(Collection entries)

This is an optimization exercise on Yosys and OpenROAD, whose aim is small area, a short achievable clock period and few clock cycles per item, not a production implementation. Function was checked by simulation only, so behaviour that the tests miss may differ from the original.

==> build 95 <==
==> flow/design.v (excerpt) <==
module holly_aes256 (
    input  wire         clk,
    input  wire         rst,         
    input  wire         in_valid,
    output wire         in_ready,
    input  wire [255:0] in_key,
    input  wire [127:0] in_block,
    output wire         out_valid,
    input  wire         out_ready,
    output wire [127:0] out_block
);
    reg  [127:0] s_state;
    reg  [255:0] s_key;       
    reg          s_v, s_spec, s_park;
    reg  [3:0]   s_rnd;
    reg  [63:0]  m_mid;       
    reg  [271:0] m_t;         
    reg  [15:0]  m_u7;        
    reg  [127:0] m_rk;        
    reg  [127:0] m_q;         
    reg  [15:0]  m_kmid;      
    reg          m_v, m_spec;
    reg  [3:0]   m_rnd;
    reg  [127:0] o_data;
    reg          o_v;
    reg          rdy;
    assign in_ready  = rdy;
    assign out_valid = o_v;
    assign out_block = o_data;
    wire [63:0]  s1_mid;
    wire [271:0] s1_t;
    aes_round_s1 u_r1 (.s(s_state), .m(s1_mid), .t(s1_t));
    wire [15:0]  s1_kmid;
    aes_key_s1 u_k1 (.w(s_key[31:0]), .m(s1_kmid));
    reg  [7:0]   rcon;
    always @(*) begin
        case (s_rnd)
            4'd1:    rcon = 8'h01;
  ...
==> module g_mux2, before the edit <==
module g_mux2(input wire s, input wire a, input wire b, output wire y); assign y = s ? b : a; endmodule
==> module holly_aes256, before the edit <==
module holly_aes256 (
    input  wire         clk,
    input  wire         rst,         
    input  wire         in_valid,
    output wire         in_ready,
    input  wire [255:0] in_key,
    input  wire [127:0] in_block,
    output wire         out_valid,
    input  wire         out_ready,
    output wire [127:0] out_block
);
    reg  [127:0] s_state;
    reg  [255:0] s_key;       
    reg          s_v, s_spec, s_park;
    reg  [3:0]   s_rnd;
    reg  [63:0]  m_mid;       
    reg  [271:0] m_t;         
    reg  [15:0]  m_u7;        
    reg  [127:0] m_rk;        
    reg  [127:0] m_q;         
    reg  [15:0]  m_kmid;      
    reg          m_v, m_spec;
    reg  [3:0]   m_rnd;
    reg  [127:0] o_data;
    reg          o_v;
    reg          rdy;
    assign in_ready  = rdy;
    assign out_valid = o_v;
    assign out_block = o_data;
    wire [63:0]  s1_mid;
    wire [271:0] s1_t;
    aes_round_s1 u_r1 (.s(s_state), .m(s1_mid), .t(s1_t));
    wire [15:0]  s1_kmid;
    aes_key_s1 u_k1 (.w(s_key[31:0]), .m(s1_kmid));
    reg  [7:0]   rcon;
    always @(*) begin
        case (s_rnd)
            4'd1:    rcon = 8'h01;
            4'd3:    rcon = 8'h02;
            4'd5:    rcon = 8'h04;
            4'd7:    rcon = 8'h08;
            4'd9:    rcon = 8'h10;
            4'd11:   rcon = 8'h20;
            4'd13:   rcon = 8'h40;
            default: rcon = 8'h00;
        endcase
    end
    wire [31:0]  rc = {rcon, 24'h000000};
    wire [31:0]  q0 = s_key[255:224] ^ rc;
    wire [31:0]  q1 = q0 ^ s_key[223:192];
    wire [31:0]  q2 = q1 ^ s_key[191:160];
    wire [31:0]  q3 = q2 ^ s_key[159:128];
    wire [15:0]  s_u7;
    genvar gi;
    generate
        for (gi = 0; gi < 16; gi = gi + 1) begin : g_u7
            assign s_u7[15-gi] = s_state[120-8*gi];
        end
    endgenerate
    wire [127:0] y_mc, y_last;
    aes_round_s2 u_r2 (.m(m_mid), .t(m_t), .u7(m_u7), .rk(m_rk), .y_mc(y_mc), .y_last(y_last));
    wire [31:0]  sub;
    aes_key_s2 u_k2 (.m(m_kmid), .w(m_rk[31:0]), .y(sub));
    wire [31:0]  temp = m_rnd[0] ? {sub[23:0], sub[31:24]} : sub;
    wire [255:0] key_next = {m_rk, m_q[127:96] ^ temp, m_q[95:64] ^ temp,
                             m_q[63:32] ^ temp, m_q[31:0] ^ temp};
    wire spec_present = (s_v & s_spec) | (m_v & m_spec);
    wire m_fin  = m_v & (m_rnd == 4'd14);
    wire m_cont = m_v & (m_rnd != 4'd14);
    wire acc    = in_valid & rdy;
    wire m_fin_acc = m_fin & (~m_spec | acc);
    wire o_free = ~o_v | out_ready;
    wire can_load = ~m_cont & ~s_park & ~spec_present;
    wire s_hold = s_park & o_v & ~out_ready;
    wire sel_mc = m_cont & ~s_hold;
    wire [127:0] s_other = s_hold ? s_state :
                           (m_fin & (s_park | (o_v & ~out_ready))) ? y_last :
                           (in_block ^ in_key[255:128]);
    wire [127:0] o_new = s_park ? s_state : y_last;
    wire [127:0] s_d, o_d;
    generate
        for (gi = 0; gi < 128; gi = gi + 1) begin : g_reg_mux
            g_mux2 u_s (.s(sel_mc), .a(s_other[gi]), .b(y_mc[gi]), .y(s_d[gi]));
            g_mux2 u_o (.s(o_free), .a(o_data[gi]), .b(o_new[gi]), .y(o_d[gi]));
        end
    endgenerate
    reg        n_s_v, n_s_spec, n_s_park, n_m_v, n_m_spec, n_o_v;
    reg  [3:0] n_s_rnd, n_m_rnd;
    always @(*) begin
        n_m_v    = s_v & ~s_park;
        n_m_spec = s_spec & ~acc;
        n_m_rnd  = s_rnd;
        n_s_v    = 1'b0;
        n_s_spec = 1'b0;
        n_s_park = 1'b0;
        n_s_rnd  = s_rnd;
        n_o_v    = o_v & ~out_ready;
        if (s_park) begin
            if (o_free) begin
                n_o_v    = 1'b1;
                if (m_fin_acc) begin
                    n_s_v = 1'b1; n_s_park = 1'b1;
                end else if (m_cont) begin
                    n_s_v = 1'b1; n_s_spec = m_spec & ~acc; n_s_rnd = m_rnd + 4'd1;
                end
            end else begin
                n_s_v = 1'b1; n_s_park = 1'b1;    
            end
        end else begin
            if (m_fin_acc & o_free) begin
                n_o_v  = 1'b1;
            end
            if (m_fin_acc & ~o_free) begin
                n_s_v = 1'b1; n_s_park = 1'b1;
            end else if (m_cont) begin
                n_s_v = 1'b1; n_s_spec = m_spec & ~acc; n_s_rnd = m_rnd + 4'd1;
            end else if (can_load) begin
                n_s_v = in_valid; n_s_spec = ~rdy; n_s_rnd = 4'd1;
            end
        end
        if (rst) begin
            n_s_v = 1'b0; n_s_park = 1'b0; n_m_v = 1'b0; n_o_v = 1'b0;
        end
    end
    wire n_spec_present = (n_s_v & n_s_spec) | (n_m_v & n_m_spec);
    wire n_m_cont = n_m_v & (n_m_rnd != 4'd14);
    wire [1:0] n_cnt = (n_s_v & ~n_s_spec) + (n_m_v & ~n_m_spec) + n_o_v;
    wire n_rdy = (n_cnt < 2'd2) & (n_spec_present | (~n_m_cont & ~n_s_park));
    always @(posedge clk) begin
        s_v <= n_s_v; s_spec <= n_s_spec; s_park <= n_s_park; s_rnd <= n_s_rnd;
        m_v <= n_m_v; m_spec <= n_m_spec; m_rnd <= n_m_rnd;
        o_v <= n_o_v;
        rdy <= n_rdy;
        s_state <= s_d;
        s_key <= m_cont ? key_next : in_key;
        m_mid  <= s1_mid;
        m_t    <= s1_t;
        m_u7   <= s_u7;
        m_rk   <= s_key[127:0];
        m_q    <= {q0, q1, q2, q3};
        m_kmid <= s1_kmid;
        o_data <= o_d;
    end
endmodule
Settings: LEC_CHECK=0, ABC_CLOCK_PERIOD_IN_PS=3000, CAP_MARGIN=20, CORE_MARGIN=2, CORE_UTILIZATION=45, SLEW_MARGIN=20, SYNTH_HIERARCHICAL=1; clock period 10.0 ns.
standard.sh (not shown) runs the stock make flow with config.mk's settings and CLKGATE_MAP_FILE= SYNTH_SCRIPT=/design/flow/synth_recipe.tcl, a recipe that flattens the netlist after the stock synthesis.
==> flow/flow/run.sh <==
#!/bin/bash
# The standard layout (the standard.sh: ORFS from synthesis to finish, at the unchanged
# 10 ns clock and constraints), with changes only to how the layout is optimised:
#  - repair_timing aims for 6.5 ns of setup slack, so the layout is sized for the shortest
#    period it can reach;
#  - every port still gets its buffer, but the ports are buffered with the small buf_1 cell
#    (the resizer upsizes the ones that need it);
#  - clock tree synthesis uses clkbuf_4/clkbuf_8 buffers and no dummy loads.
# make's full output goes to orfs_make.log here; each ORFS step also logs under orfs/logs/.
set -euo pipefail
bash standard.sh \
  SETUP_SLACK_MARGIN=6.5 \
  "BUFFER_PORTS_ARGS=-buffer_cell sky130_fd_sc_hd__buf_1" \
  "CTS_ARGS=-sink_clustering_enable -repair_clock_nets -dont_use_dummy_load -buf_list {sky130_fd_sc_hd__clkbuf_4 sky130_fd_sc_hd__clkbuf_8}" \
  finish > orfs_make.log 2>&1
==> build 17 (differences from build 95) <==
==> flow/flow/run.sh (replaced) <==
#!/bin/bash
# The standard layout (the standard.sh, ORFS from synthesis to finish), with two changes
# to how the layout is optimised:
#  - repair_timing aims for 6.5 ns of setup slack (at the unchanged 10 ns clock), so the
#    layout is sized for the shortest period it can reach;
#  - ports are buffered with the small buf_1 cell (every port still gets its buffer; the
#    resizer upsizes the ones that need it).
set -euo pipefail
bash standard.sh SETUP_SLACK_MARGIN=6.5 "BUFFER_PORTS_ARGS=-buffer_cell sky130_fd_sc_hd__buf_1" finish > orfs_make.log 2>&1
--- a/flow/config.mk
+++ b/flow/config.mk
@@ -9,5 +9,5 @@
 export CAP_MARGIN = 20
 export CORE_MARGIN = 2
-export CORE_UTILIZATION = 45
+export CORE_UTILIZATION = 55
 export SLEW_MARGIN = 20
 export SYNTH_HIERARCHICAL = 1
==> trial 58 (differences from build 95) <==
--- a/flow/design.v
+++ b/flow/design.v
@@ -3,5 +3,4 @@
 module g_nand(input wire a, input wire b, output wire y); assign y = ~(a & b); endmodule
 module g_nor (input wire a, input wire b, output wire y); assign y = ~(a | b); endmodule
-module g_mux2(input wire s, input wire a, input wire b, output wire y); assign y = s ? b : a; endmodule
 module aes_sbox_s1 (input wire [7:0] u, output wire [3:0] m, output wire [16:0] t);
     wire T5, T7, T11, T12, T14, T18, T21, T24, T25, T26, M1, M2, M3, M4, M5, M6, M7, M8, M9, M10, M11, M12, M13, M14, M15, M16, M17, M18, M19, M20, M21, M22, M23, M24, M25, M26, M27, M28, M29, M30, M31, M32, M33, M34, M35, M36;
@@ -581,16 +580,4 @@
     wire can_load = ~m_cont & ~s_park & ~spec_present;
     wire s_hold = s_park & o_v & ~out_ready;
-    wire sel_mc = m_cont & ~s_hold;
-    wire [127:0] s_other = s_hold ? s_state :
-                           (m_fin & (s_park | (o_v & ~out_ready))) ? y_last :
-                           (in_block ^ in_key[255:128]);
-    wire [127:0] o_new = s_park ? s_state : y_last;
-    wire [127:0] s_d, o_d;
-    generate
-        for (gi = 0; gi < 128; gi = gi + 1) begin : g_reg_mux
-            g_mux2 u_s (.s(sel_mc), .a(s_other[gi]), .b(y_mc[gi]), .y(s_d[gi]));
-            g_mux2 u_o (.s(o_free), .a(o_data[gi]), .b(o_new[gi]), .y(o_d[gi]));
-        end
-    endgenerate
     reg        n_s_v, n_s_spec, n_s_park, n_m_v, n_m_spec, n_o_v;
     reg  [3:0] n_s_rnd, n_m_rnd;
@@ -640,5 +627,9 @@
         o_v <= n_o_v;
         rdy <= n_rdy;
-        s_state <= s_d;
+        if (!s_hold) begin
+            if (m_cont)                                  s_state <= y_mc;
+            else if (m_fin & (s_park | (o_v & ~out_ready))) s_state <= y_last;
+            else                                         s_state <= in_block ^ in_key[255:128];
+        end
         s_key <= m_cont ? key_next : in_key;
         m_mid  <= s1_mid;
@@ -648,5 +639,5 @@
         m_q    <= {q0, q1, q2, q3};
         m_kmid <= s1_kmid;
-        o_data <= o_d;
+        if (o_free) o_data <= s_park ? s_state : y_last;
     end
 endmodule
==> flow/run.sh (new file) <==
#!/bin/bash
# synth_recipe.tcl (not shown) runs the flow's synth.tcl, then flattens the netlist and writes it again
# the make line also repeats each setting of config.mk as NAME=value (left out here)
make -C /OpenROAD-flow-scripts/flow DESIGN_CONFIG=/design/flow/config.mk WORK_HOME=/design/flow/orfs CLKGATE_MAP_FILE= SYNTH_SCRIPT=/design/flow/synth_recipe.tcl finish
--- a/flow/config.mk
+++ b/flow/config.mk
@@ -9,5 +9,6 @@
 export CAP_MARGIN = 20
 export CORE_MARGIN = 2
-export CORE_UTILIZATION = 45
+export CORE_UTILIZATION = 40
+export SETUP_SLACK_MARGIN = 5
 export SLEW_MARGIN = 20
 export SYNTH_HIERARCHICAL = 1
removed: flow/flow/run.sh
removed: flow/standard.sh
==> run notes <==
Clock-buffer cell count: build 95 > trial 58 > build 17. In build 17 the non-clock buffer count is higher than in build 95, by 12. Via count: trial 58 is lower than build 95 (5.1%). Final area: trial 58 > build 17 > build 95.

> EXERCISE DETAILS
Which of the lines above carry the string "buffered"? Pick them out and copy them.

> EXERCISE RESULT
#  - every port still gets its buffer, but the ports are buffered with the small buf_1 cell
#  - ports are buffered with the small buf_1 cell (every port still gets its buffer; the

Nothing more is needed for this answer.